By 1993, the science was not ambiguous. HIV had been identified as the causative agent in 1984. Heterosexual transmission had been formally documented by the CDC by 1985. The World Health Organization had been reporting since the late 1980s that in sub-Saharan Africa, AIDS was spreading primarily through heterosexual intercourse, with women increasingly constituting the majority of cases. In the United States, more than 190,000 people had died by 1993, and a growing fraction, over 10 percent by that point, and climbing, had been infected through heterosexual contact with no IV drug use history.
Yet the risk-groups framework that had shaped the earliest epidemiological reporting persisted in school health curricula long after it had been revised in public health practice. The framework had bureaucratic momentum. Curricula written in 1985 and 1986, when CDC case reports still showed the epidemic concentrated in gay men and intravenous drug users, remained in active use across the country. Health teachers, many of whom had received no specialized training in HIV prevention, relayed a simplified transmission picture that mapped poorly onto the epidemic as it actually existed by the early 1990s. The implicit message, reinforced in countless classroom discussions, was that a heterosexual, non-drug-using student was functionally not at risk.
The consequences of that message were visible in surveys conducted throughout the early 1990s. Studies published in journals of adolescent health found that teenagers consistently underestimated personal HIV risk while accurately citing abstract statistics about transmission routes. The gap between knowing that HIV could be transmitted heterosexually and believing that it posed a personal risk was wide, and health educators trained on the risk-group model were, in effect, teaching the epidemiology of a decade earlier.
The Philadelphia film, which director Jonathan Demme had made partly because the mainstream media had treated AIDS as marginal, became an awkward artifact in this context: a Hollywood production more willing to engage the epidemic directly than most school health curricula. What a film could not do was replace the missing clinical instruction. Students who watched Andrew Beckett die of AIDS in health class were absorbing a message about stigma and dignity. They were not being taught about transmission routes, condom use, or their own risk level.

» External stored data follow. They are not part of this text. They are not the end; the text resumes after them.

`src/rtl/rvc_mem_arb_pkg.sv`:
```
// rvc_mem_arb_pkg
// Shared types and constants for the memory arbiter slice.
//   MAX_MEM_PORTS : upper bound on requestor channels
//   PORT_ID_W     : width of the port-id field in an in-flight tag
//   t_mem_tag     : per-access tag carried down the response pipeline
package rvc_mem_arb_pkg;

  localparam int MAX_MEM_PORTS = 8;
  localparam int PORT_ID_W     = $clog2(MAX_MEM_PORTS);

  typedef struct packed {
    logic                 valid;
    logic [PORT_ID_W-1:0] port_id;
    logic                 is_write;
  } t_mem_tag;

endpackage

```
`src/rtl/rvc_mem_arb_rr_arb.sv`:
```
// rvc_rr_arb
// Round-robin arbiter with a registered priority pointer.
//   i_clock : core clock
//   i_rst_n : asynchronous active-low reset
//   i_req   : per-port request vector
//   o_gnt   : one-hot grant (all zero while in reset or when idle)
module rvc_rr_arb #(
  parameter int NUM_PORTS = 2
) (
  input  logic                 i_clock,
  input  logic                 i_rst_n,
  input  logic [NUM_PORTS-1:0] i_req,
  output logic [NUM_PORTS-1:0] o_gnt
);

  localparam int PTR_W = $clog2(NUM_PORTS);

  logic [PTR_W-1:0]     r_ptr;
  logic [PTR_W-1:0]     w_ptr_nxt;
  logic [NUM_PORTS-1:0] w_gnt;

  // Walk the ports starting at the pointer; the first requester wins and
  // the pointer moves just past it. With nobody requesting the pointer holds.
  always_comb begin
    int         w_pos;
    logic [PTR_W-1:0] w_idx;
    logic       w_found;
    w_gnt     = '0;
    w_ptr_nxt = r_ptr;
    w_found   = 1'b0;
    w_pos     = 0;
    w_idx     = '0;
    for (int off = 0; off < NUM_PORTS; off++) begin
      w_pos = int'(r_ptr) + off;
      if (w_pos >= NUM_PORTS) begin
        w_pos = w_pos - NUM_PORTS;
      end
      w_idx = PTR_W'(w_pos);
      if (!w_found && i_req[w_idx]) begin
        w_found      = 1'b1;
        w_gnt[w_idx] = 1'b1;
        w_ptr_nxt    = (w_pos == NUM_PORTS - 1) ? '0 : PTR_W'(w_pos + 1);
      end
    end
    // Grants are suppressed while reset is held so no command leaks out.
    if (!i_rst_n) begin
      w_gnt     = '0;
      w_ptr_nxt = r_ptr;
    end
  end

  always_ff @(posedge i_clock or negedge i_rst_n) begin
    if (!i_rst_n) begin
      r_ptr <= '0;
    end else begin
      r_ptr <= w_ptr_nxt;
    end
  end

  assign o_gnt = w_gnt;

endmodule

```
`src/rtl/rvc_mem_arb.sv`:
```
// rvc_mem_arb
// Pipelined arbiter between NUM_PORTS requestors and one fixed-latency memory.
// One request is granted per cycle, forwarded to memory combinationally, and
// its response is routed back MEM_LAT+1 cycles later.
//   i_clock / i_rst_n       : clock, asynchronous active-low reset
//   i_req_*                 : per-port request channel (valid, addr, wr, be, data)
//   o_req_gnt               : one-hot grant in the accepting cycle
//   o_rsp_valid / o_rsp_data: per-port response pulse, shared data bus
//   o_mem_*                 : memory command (zero when no grant)
//   i_mem_rd_data           : memory read data, MEM_LAT cycles after command
module rvc_mem_arb #(
  parameter int NUM_PORTS = 2,
  parameter int ADDR_W    = 32,
  parameter int DATA_W    = 32,
  parameter int MEM_LAT   = 1
) (
  input  logic                                 i_clock,
  input  logic                                 i_rst_n,
  input  logic [NUM_PORTS-1:0]                 i_req_valid,
  input  logic [NUM_PORTS-1:0][ADDR_W-1:0]     i_req_addr,
  input  logic [NUM_PORTS-1:0]                 i_req_wr_en,
  input  logic [NUM_PORTS-1:0][DATA_W/8-1:0]   i_req_byte_en,
  input  logic [NUM_PORTS-1:0][DATA_W-1:0]     i_req_wr_data,
  output logic [NUM_PORTS-1:0]                 o_req_gnt,
  output logic [NUM_PORTS-1:0]                 o_rsp_valid,
  output logic [DATA_W-1:0]                    o_rsp_data,
  output logic                                 o_mem_req,
  output logic [ADDR_W-1:0]                    o_mem_addr,
  output logic                                 o_mem_wr_en,
  output logic [DATA_W/8-1:0]                  o_mem_byte_en,
  output logic [DATA_W-1:0]                    o_mem_wr_data,
  input  logic [DATA_W-1:0]                    i_mem_rd_data
);

  import rvc_mem_arb_pkg::*;

  localparam int BE_W = DATA_W / 8;

  logic [NUM_PORTS-1:0] w_gnt;
  t_mem_tag             w_tag_in;
  t_mem_tag             r_tag [MEM_LAT+1];
  logic [DATA_W-1:0]    r_rsp_data;
  logic [NUM_PORTS-1:0] w_rsp_valid;

  rvc_rr_arb #(
    .NUM_PORTS (NUM_PORTS)
  ) u_rr_arb (
    .i_clock (i_clock),
    .i_rst_n (i_rst_n),
    .i_req   (i_req_valid),
    .o_gnt   (w_gnt)
  );

  assign o_req_gnt = w_gnt;
  assign o_mem_req = |w_gnt;

  always_comb begin
    o_mem_addr    = '0;
    o_mem_wr_en   = 1'b0;
    o_mem_byte_en = '0;
    o_mem_wr_data = '0;
    w_tag_in      = '0;
    for (int i = 0; i < NUM_PORTS; i++) begin
      if (w_gnt[i]) begin
        o_mem_addr        = i_req_addr[i];
        o_mem_wr_en       = i_req_wr_en[i];
        o_mem_byte_en     = i_req_byte_en[i];
        o_mem_wr_data     = i_req_wr_data[i];
        w_tag_in.valid    = 1'b1;
        w_tag_in.port_id  = PORT_ID_W'(i);
        w_tag_in.is_write = i_req_wr_en[i];
      end
    end
  end

  // Tag stage k holds the access granted k+1 cycles ago. Read data is
  // captured on the same edge that moves a tag into the final stage, so
  // data and tag leave together.
  always_ff @(posedge i_clock or negedge i_rst_n) begin
    if (!i_rst_n) begin
      for (int i = 0; i <= MEM_LAT; i++) begin
        r_tag[i] <= '0;
      end
      r_rsp_data <= '0;
    end else begin
      r_tag[0] <= w_tag_in;
      for (int i = 1; i <= MEM_LAT; i++) begin
        r_tag[i] <= r_tag[i-1];
      end
      if (r_tag[MEM_LAT-1].valid && !r_tag[MEM_LAT-1].is_write) begin
        r_rsp_data <= i_mem_rd_data;
      end else begin
        r_rsp_data <= '0;
      end
    end
  end

  always_comb begin
    w_rsp_valid = '0;
    for (int i = 0; i < NUM_PORTS; i++) begin
      if (r_tag[MEM_LAT].valid && (r_tag[MEM_LAT].port_id == PORT_ID_W'(i))) begin
        w_rsp_valid[i] = 1'b1;
      end
    end
  end

  assign o_rsp_valid = w_rsp_valid;
  assign o_rsp_data  = r_rsp_data;

endmodule

```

The systematic lag between scientific understanding and classroom instruction was not unique to HIV. But in the context of an epidemic whose growth in the United States could be measured in deaths per day, the gap between what public health professionals knew and what students were being taught had consequences that were not theoretical. By the time comprehensive HIV prevention education reached most American schools in the mid-to-late 1990s, the epidemic had been spreading among heterosexual adolescents and young adults for nearly a decade. The risk-group framework had not protected them. It had, by suggesting the epidemic was not their concern, left them less prepared than they might otherwise have been.